The records below are to be transcribed exactly as they appear.

_ _ _ _ _ _ _

`src/rtl/sd_step_modulator.sv`:
```
module sd_step_modulator #(
  parameter int CTRL_W = 24,
  parameter int FRAC   = 16,
  parameter int EXP_W  = 3,
  parameter int DIV_W  = 8
) (
  input  logic                     clk,
  input  logic                     rst_n,
  input  logic signed [CTRL_W-1:0] ctrl_word,
  input  logic                     sample_stb,
  input  logic        [EXP_W-1:0]  osr_exp,
  input  logic        [DIV_W-1:0]  clk_div,
  output logic                     step_valid,
  output logic                     step_dir
);
  localparam int ACC_W   = CTRL_W + 2;
  localparam int MAX_EXP = (1 << EXP_W) - 1;
  localparam int LEFT_W  = MAX_EXP + 2;
  localparam logic signed [ACC_W-1:0] UNIT = {{(ACC_W-FRAC-1){1'b0}}, 1'b1, {FRAC{1'b0}}};
  localparam logic [LEFT_W-1:0] ONE_L = {{(LEFT_W-1){1'b0}}, 1'b1};

  logic signed [CTRL_W-1:0] word_q;
  logic        [EXP_W-1:0]  osr_q;
  logic        [LEFT_W-1:0] left;
  logic        [DIV_W-1:0]  div_cnt;
  logic signed [ACC_W-1:0]  sum;
  logic                     q_pos;

  wire                     busy     = |left;
  wire        [DIV_W-1:0]  div_last = (clk_div == '0) ? '0 : clk_div - 1'b1;
  wire                     fire     = busy && !sample_stb && (div_cnt >= div_last);
  wire signed [ACC_W-1:0]  word_ext = {{2{word_q[CTRL_W-1]}}, word_q};
  wire signed [ACC_W-1:0]  shifted  = word_ext >>> osr_q;
  wire signed [ACC_W-1:0]  fb       = q_pos ? UNIT : -UNIT;
  wire signed [ACC_W-1:0]  sum_nx   = sum + shifted - fb;
  wire                     dec_pos  = sum_nx > 0;

  always_ff @(posedge clk) begin
    if (!rst_n) begin
      word_q     <= '0;
      osr_q      <= '0;
      left       <= '0;
      div_cnt    <= '0;
      sum        <= '0;
      q_pos      <= 1'b0;
      step_valid <= 1'b0;
      step_dir   <= 1'b0;
    end else begin
      step_valid <= fire;
      if (fire) begin
        sum      <= sum_nx;
        q_pos    <= dec_pos;
        step_dir <= dec_pos;
        left     <= left - 1'b1;
        div_cnt  <= '0;
      end else if (busy) begin
        div_cnt  <= div_cnt + 1'b1;
      end
      if (sample_stb) begin
        word_q  <= ctrl_word;
        osr_q   <= osr_exp;
        left    <= ONE_L << osr_exp;
        div_cnt <= '0;
      end
    end
  end

  logic [LEFT_W-1:0] iter_cnt;
  always_ff @(posedge clk) begin
    if (!rst_n)          iter_cnt <= '0;
    else if (sample_stb) iter_cnt <= '0;
    else if (fire)       iter_cnt <= iter_cnt + 1'b1;
  end

  AST_IDLE_NO_STEP: assert property (@(posedge clk) disable iff (!rst_n)
    !busy |=> !step_valid);

  AST_BURST_LEN: assert property (@(posedge clk) disable iff (!rst_n)
    $fell(busy) |-> iter_cnt == (ONE_L << osr_q));

  AST_PULSE_SPACING: assert property (@(posedge clk) disable iff (!rst_n)
    (step_valid && clk_div > 1) |=> !step_valid);

  AST_SUM_BOUND: assert property (@(posedge clk) disable iff (!rst_n)
    (sum <= (UNIT <<< 1)) && (sum >= -(UNIT <<< 1)));
endmodule

```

_ _ _ _ _ _ _

* [SOLUTION FOR THIS EXERCISE]:
`src/rtl/sd_step_modulator.sv`:
```
module sd_step_modulator #(
  parameter int CTRL_W = 24,
  parameter int FRAC   = 16,
  parameter int EXP_W  = 3,
  parameter int DIV_W  = 8
) (
  input  logic                     clk,
  input  logic                     rst_n,
  input  logic signed [CTRL_W-1:0] ctrl_word,
  input  logic                     sample_stb,
  input  logic        [EXP_W-1:0]  osr_exp,
  input  logic        [DIV_W-1:0]  clk_div,
  output logic                     step_valid,
  output logic                     step_dir
);
  localparam int ACC_W   = CTRL_W + 2;
  localparam int MAX_EXP = (1 << EXP_W) - 1;
  localparam int LEFT_W  = MAX_EXP + 2;
  localparam logic signed [ACC_W-1:0] UNIT = {{(ACC_W-FRAC-1){1'b0}}, 1'b1, {FRAC{1'b0}}};
  localparam logic [LEFT_W-1:0] ONE_L = {{(LEFT_W-1){1'b0}}, 1'b1};

  logic signed [CTRL_W-1:0] word_q;
  logic        [EXP_W-1:0]  osr_q;
  logic        [LEFT_W-1:0] left;
  logic        [DIV_W-1:0]  div_cnt;
  logic signed [ACC_W-1:0]  sum;
  logic                     q_pos;

  wire                     busy     = |left;
  wire        [DIV_W-1:0]  div_last = (clk_div == '0) ? '0 : clk_div - 1'b1;
  wire                     fire     = busy && !sample_stb && (div_cnt >= div_last);
  wire signed [ACC_W-1:0]  word_ext = {{2{word_q[CTRL_W-1]}}, word_q};
  wire signed [ACC_W-1:0]  shifted  = word_ext >>> osr_q;
  wire signed [ACC_W-1:0]  fb       = q_pos ? UNIT : -UNIT;
  wire signed [ACC_W-1:0]  sum_nx   = sum + shifted - fb;
  wire                     dec_pos  = sum_nx > 0;

  always_ff @(posedge clk) begin
    if (!rst_n) begin
      word_q     <= '0;
      osr_q      <= '0;
      left       <= '0;
      div_cnt    <= '0;
      sum        <= '0;
      q_pos      <= 1'b0;
      step_valid <= 1'b0;
      step_dir   <= 1'b0;
    end else begin
      step_valid <= fire;
      if (fire) begin
        sum      <= sum_nx;
        q_pos    <= dec_pos;
        step_dir <= dec_pos;
        left     <= left - 1'b1;
        div_cnt  <= '0;
      end else if (busy) begin
        div_cnt  <= div_cnt + 1'b1;
      end
      if (sample_stb) begin
        word_q  <= ctrl_word;
        osr_q   <= osr_exp;
        left    <= ONE_L << osr_exp;
        div_cnt <= '0;
      end
    end
  end

  logic [LEFT_W-1:0] iter_cnt;
  always_ff @(posedge clk) begin
    if (!rst_n)          iter_cnt <= '0;
    else if (sample_stb) iter_cnt <= '0;
    else if (fire)       iter_cnt <= iter_cnt + 1'b1;
  end

  AST_IDLE_NO_STEP: assert property (@(posedge clk) disable iff (!rst_n)
    !busy |=> !step_valid);

  AST_BURST_LEN: assert property (@(posedge clk) disable iff (!rst_n)
    $fell(busy) |-> iter_cnt == (ONE_L << osr_q));

  AST_PULSE_SPACING: assert property (@(posedge clk) disable iff (!rst_n)
    (step_valid && clk_div > 1) |=> !step_valid);

  AST_SUM_BOUND: assert property (@(posedge clk) disable iff (!rst_n)
    (sum <= (UNIT <<< 1)) && (sum >= -(UNIT <<< 1)));
endmodule

```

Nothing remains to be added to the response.